### SOURCE RECORDS ###

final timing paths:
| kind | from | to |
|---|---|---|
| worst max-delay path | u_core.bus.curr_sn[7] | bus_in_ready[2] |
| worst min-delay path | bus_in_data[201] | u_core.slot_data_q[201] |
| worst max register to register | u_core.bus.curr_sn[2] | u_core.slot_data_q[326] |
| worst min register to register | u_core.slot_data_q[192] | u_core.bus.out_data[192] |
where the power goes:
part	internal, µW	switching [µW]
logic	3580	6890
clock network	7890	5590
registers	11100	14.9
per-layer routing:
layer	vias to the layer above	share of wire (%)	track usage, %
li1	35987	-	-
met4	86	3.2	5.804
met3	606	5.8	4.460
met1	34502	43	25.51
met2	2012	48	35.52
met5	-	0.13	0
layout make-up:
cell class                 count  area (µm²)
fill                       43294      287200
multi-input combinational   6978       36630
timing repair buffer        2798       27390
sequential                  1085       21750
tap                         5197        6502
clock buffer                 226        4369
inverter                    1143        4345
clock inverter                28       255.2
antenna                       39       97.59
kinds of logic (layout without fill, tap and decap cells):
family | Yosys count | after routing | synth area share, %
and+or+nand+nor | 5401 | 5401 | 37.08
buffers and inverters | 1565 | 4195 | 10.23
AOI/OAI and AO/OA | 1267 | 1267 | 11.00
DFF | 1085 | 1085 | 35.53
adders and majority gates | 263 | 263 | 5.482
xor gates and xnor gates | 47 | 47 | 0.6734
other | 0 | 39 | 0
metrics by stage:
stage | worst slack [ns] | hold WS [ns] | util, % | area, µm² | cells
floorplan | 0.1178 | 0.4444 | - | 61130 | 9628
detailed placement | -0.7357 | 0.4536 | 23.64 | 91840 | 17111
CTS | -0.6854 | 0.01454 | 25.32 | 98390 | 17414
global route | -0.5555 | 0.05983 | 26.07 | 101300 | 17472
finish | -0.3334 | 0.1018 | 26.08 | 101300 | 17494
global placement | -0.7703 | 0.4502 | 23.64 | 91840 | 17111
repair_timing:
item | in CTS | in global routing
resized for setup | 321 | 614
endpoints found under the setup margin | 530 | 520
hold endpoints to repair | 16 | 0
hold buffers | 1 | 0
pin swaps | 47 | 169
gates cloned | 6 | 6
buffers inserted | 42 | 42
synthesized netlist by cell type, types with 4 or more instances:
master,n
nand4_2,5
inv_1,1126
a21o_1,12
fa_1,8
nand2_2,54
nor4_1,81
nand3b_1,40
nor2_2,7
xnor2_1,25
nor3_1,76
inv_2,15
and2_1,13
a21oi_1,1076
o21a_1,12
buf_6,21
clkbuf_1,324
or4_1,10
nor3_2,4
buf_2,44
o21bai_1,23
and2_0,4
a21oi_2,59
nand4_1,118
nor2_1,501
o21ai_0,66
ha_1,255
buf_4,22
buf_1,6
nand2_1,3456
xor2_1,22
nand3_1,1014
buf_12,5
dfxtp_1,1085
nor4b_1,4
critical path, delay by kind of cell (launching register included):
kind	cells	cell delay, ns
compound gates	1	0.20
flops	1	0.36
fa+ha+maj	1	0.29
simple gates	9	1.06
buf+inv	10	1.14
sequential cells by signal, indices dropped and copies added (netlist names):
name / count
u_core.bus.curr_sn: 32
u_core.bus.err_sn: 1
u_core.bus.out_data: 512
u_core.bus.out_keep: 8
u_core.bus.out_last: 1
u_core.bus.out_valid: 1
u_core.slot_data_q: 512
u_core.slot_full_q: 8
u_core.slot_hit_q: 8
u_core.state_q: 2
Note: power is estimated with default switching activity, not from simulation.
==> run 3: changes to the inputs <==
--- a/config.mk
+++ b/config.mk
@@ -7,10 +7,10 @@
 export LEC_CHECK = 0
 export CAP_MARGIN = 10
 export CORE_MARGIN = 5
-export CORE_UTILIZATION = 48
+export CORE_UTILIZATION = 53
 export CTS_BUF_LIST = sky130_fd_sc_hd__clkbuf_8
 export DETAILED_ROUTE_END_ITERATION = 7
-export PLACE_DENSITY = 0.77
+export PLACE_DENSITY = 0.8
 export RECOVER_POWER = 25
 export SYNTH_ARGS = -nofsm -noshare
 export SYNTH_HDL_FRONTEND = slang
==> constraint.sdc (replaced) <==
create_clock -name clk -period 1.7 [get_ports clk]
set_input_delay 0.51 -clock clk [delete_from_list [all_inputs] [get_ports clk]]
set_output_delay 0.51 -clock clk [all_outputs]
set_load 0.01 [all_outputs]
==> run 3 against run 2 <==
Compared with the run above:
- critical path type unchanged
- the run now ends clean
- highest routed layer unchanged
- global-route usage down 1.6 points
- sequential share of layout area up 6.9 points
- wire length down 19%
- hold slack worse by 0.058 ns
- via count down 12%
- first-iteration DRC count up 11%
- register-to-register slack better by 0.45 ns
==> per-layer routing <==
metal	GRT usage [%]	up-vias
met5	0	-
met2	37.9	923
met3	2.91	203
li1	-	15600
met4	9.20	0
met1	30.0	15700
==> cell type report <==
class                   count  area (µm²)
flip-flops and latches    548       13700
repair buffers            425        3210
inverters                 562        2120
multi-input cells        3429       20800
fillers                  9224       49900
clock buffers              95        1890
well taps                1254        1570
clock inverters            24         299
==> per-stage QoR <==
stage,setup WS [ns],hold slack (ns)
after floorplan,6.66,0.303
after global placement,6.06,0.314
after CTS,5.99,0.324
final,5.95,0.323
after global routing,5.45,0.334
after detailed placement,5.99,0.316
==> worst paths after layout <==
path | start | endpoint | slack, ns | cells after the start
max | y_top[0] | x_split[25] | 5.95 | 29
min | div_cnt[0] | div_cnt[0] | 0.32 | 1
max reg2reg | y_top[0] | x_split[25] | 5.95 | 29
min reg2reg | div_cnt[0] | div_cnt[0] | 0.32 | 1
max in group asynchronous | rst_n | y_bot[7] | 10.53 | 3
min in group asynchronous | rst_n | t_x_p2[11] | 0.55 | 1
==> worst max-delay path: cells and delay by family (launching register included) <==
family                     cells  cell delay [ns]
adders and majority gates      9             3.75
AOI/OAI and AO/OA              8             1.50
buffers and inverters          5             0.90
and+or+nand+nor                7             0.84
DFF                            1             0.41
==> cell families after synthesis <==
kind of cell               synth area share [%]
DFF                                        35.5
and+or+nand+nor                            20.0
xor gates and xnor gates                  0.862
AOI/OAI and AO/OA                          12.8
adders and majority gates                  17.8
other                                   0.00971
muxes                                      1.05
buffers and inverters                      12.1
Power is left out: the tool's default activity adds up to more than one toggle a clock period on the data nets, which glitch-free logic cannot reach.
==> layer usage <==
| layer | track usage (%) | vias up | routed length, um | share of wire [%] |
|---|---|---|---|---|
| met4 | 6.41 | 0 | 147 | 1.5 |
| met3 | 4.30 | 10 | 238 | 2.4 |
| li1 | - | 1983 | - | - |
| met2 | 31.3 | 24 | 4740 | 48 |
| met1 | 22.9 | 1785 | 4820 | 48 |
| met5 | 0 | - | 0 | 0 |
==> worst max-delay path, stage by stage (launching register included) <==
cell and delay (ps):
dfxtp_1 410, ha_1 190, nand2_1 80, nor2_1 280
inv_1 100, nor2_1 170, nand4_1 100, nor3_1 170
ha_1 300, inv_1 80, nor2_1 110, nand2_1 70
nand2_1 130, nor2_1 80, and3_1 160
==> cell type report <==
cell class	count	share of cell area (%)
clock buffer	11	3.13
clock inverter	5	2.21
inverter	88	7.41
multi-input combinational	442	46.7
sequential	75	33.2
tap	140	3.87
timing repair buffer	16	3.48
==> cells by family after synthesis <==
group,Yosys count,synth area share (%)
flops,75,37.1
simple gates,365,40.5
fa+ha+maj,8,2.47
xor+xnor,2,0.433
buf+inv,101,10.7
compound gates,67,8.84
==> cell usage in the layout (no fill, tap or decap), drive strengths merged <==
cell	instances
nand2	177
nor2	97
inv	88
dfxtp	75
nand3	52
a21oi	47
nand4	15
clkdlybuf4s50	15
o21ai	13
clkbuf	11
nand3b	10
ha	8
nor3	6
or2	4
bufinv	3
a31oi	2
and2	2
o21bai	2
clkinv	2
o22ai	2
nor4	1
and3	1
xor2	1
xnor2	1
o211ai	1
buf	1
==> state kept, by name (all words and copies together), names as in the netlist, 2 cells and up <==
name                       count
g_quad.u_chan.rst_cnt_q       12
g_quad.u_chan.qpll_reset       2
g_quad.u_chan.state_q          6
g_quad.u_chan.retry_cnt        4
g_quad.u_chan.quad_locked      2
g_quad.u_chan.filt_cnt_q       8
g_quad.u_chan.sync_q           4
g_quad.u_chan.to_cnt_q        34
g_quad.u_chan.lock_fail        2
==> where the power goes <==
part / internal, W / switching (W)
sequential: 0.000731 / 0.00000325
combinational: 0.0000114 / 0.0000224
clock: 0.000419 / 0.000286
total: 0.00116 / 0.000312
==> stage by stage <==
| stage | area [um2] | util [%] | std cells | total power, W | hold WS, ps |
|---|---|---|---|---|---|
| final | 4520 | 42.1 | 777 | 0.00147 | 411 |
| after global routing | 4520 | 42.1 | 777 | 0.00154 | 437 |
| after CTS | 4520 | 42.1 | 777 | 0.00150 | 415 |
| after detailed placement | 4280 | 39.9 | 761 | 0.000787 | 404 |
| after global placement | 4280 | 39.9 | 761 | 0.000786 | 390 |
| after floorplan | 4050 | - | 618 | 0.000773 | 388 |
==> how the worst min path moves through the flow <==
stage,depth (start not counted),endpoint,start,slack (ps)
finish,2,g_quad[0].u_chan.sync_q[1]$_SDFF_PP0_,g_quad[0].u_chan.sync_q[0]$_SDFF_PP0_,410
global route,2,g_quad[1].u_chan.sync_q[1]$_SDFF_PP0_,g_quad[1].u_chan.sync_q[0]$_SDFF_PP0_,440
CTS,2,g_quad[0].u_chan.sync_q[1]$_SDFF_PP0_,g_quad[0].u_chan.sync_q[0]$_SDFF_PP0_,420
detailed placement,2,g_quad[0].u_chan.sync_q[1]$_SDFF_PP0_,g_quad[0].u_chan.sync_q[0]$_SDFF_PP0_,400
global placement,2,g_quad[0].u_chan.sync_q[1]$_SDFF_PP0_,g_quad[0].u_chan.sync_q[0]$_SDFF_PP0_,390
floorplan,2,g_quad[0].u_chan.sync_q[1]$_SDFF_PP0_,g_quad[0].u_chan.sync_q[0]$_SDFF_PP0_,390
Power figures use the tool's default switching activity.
File: src/rtl/pc_sequencer.sv
// -----------------------------------------------------------------------------
// pc_sequencer
//
// Owns the program counter. Each cycle it picks the next fetch address:
// sequential (PC+1, word addressed, wraps at 2^32), a taken conditional
// branch, an unconditional jump, or a hold. It also signals a pipeline flush
// after a redirect and supports halt/resume. A redirect that arrives while
// the pipeline is stalled is parked in a pending register, so it is not lost.
//
// Optional feature: define PC_SEQ_RAS_EN to add a return-address stack with
// call/ret inputs. Without the macro those ports and the stack do not exist.
//
// Parameters
//   RESET_PC      PC value loaded on reset.
//   FLUSH_CYCLES  cycles flush is held after a redirect (1..7).
//   RAS_DEPTH     return-address stack entries (PC_SEQ_RAS_EN only; 2..16,
//                 power of 2).
//
// Ports
//   clk            in   system clock, rising edge
//   reset          in   asynchronous active-low reset
//   stall          in   hold request from the hazard unit
//   branch         in   conditional branch resolved in EX this cycle
//   alu_flag[3:0]  in   ALU flag vector from EX
//   cond_mask[3:0] in   branch taken when alu_flag == cond_mask
//   branch_target  in   branch destination
//   jump_sel       in   unconditional jump resolved in EX this cycle
//   jump_target    in   jump destination
//   halt_req       in   stop fetching
//   resume         in   leave HALT
//   call, ret      in   (PC_SEQ_RAS_EN only) push return address / return
//   pc_out         out  current fetch address
//   pc_valid       out  pc_out is a real fetch this cycle
//   flush          out  kill younger instructions in IF/ID
//   halted         out  sequencer is in HALT
// -----------------------------------------------------------------------------
module pc_sequencer #(
  parameter logic [31:0] RESET_PC     = 32'h0000_0000,
  parameter int unsigned FLUSH_CYCLES = 2,
  parameter int unsigned RAS_DEPTH    = 4
) (
  input  logic        clk,
  input  logic        reset,
  input  logic        stall,
  input  logic        branch,
  input  logic [3:0]  alu_flag,
  input  logic [3:0]  cond_mask,
  input  logic [31:0] branch_target,
  input  logic        jump_sel,
  input  logic [31:0] jump_target,
  input  logic        halt_req,
  input  logic        resume,
`ifdef PC_SEQ_RAS_EN
  input  logic        call,
  input  logic        ret,
`endif
  output logic [31:0] pc_out,
  output logic        pc_valid,
  output logic        flush,
  output logic        halted
);

  // Elaboration-time parameter sanity checks.
  if (FLUSH_CYCLES == 0 || FLUSH_CYCLES > 7) begin : g_bad_flush_cycles
    $error("pc_sequencer: FLUSH_CYCLES must be in 1..7");
  end
  if (RAS_DEPTH < 2 || RAS_DEPTH > 16 || (RAS_DEPTH & (RAS_DEPTH - 1)) != 0)
  begin : g_bad_ras_depth
    $error("pc_sequencer: RAS_DEPTH must be a power of 2 in 2..16");
  end

  typedef enum logic [1:0] {
    S_RUN   = 2'd0,
    S_PEND  = 2'd1,
    S_FLUSH = 2'd2,
    S_HALT  = 2'd3
  } state_e;

  localparam logic [2:0] FLUSH_INIT = 3'(FLUSH_CYCLES);

  state_e      state_q, state_d;
  logic [31:0] pc_q, pc_d;
  logic [31:0] pend_q, pend_d;
  logic [2:0]  cnt_q, cnt_d;
  logic        pc_valid_q, pc_valid_d;
  logic        flush_q, flush_d;
  logic        halted_q, halted_d;

  logic        taken_br;
  logic        redirect;
  logic [31:0] target;
  logic        accept;     // a redirect is taken up in RUN this cycle

`ifdef PC_SEQ_RAS_EN
  localparam int unsigned      PTR_W    = $clog2(RAS_DEPTH);
  localparam logic [PTR_W:0]   RAS_FULL = (PTR_W + 1)'(RAS_DEPTH);

  logic [31:0]      ras_q [RAS_DEPTH];
  logic [31:0]      ras_d [RAS_DEPTH];
  logic [PTR_W-1:0] sp_q, sp_d;           // index of the top entry
  logic [PTR_W:0]   ras_cnt_q, ras_cnt_d; // number of live entries
  logic [31:0]      ras_top;
  logic             ret_sel;
  logic             push, pop;
`endif

  // ---------------------------------------------------------------------------
  // Redirect decode. Priority: taken branch > ret (RAS build) > jump.
  // ---------------------------------------------------------------------------
  assign taken_br = branch && (alu_flag == cond_mask);

`ifdef PC_SEQ_RAS_EN
  assign ret_sel  = ret && !taken_br;
  assign ras_top  = (ras_cnt_q == '0) ? RESET_PC : ras_q[sp_q];
  assign redirect = taken_br || ret || jump_sel;
  assign target   = taken_br ? branch_target :
                    ret      ? ras_top       : jump_target;
`else
  assign redirect = taken_br || jump_sel;
  assign target   = taken_br ? branch_target : jump_target;
`endif

  // ---------------------------------------------------------------------------
  // Next-state / next-PC logic.
  // ---------------------------------------------------------------------------
  // NOTE: every signal written here gets a default first, so no path can
  // leave it unassigned and infer a latch.
  always_comb begin
    state_d = state_q;
    pc_d    = pc_q;
    pend_d  = pend_q;
    cnt_d   = cnt_q;
    accept  = 1'b0;

    unique case (state_q)
      S_RUN: begin
        // pc_valid_q is low in RUN only for the first cycle after reset:
        // that edge just arms fetch at RESET_PC without advancing.
        if (pc_valid_q) begin
          if (redirect) begin
            accept = 1'b1;
            if (stall) begin
              pend_d  = target;
              state_d = S_PEND;
            end else begin
              pc_d    = target;
              cnt_d   = FLUSH_INIT;
              state_d = S_FLUSH;
            end
          end else if (halt_req) begin
            state_d = S_HALT;
          end else if (!stall) begin
            pc_d = pc_q + 32'd1;
          end
        end
      end

      S_PEND: begin
        // New redirects are ignored: only one may be outstanding.
        if (!stall) begin
          pc_d    = pend_q;
          cnt_d   = FLUSH_INIT;
          state_d = S_FLUSH;
        end
      end

      S_FLUSH: begin
        // Fixed length: stall, redirects and halt_req have no effect here.
        if (cnt_q <= 3'd1) begin
          state_d = S_RUN;
        end else begin
          cnt_d = cnt_q - 3'd1;
        end
      end

      S_HALT: begin
        if (resume) begin
          state_d = S_RUN;
        end
      end

      default: state_d = S_RUN;
    endcase

    // Outputs are registered: derive them from the state being entered.
    pc_valid_d = (state_d == S_RUN);
    flush_d    = (state_d == S_FLUSH);
    halted_d   = (state_d == S_HALT);
  end

  // ---------------------------------------------------------------------------
  // State registers.
  // ---------------------------------------------------------------------------
  // NOTE: sequential state uses non-blocking assignments so every flop
  // samples the pre-edge values regardless of statement order.
  always_ff @(posedge clk or negedge reset) begin
    if (!reset) begin
      state_q    <= S_RUN;
      pc_q       <= RESET_PC;
      pend_q     <= '0;
      cnt_q      <= '0;
      pc_valid_q <= 1'b0;
      flush_q    <= 1'b0;
      halted_q   <= 1'b0;
    end else begin
      state_q    <= state_d;
      pc_q       <= pc_d;
      pend_q     <= pend_d;
      cnt_q      <= cnt_d;
      pc_valid_q <= pc_valid_d;
      flush_q    <= flush_d;
      halted_q   <= halted_d;
    end
  end

`ifdef PC_SEQ_RAS_EN
  // ---------------------------------------------------------------------------
  // Return-address stack: circular, so a push when full overwrites the
  // oldest entry. Push and pop together replace the top entry.
  // ---------------------------------------------------------------------------
  assign push = accept && call;
  assign pop  = accept && ret_sel;

  always_comb begin
    ras_d     = ras_q;
    sp_d      = sp_q;
    ras_cnt_d = ras_cnt_q;

    if (push && pop) begin
      ras_d[sp_q] = pc_q + 32'd1;
      if (ras_cnt_q == '0) begin
        ras_cnt_d = {{PTR_W{1'b0}}, 1'b1};
      end
    end else if (push) begin
      sp_d        = sp_q + 1'b1;
      ras_d[sp_d] = pc_q + 32'd1;
      if (ras_cnt_q != RAS_FULL) begin
        ras_cnt_d = ras_cnt_q + 1'b1;
      end
    end else if (pop && ras_cnt_q != '0) begin
      sp_d      = sp_q - 1'b1;
      ras_cnt_d = ras_cnt_q - 1'b1;
    end
  end

  // NOTE: the stack contents are architecturally cleared on reset, so this
  // array is reset like ordinary flops rather than left as an unreset RAM.
  always_ff @(posedge clk or negedge reset) begin
    if (!reset) begin
      for (int i = 0; i < int'(RAS_DEPTH); i++) begin
        ras_q[i] <= '0;
      end
      sp_q      <= '0;
      ras_cnt_q <= '0;
    end else begin
      ras_q     <= ras_d;
      sp_q      <= sp_d;
      ras_cnt_q <= ras_cnt_d;
    end
  end
`endif

  assign pc_out   = pc_q;
  assign pc_valid = pc_valid_q;
  assign flush    = flush_q;
  assign halted   = halted_q;

endmodule
## config.mk

```make
export PLATFORM = sky130hd
export DESIGN_NAME = mem_port_arbiter_flat
export DESIGN_NICKNAME = d
export VERILOG_FILES = /design/src/rtl/mem_port_arbiter_if.sv /design/src/rtl/mem_port_arbiter.sv /design/src/flat_wrapper.sv
export SDC_FILE = /design/constraint.sdc
export NUM_CORES = 1
export LEC_CHECK = 0
export CAP_MARGIN = 25
export CORE_MARGIN = 2
export CORE_UTILIZATION = 27
export CTS_CLUSTER_DIAMETER = 50
export DETAILED_ROUTE_END_ITERATION = 6
export GPL_TIMING_DRIVEN = 1
export PLACE_DENSITY = 0.68
export SETUP_SLACK_MARGIN = 0.1
export SLEW_MARGIN = 20
export SYNTH_ARGS = -nofsm -noshare
export SYNTH_HDL_FRONTEND = slang
export SYNTH_SLANG_ARGS = --single-unit
```

## constraint.sdc

```tcl
create_clock -name clk -period 5.77 [get_ports clk]
set_input_delay 1.731 -clock clk [delete_from_list [all_inputs] [get_ports clk]]
set_output_delay 1.731 -clock clk [all_outputs]
set_load 0.05 [all_outputs]
```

###

From the entries above, collect every line with the string "names" in it.

| RESULT OF THE TASK |
sequential cells by signal, indices dropped and copies added (netlist names):
==> state kept, by name (all words and copies together), names as in the netlist, 2 cells and up <==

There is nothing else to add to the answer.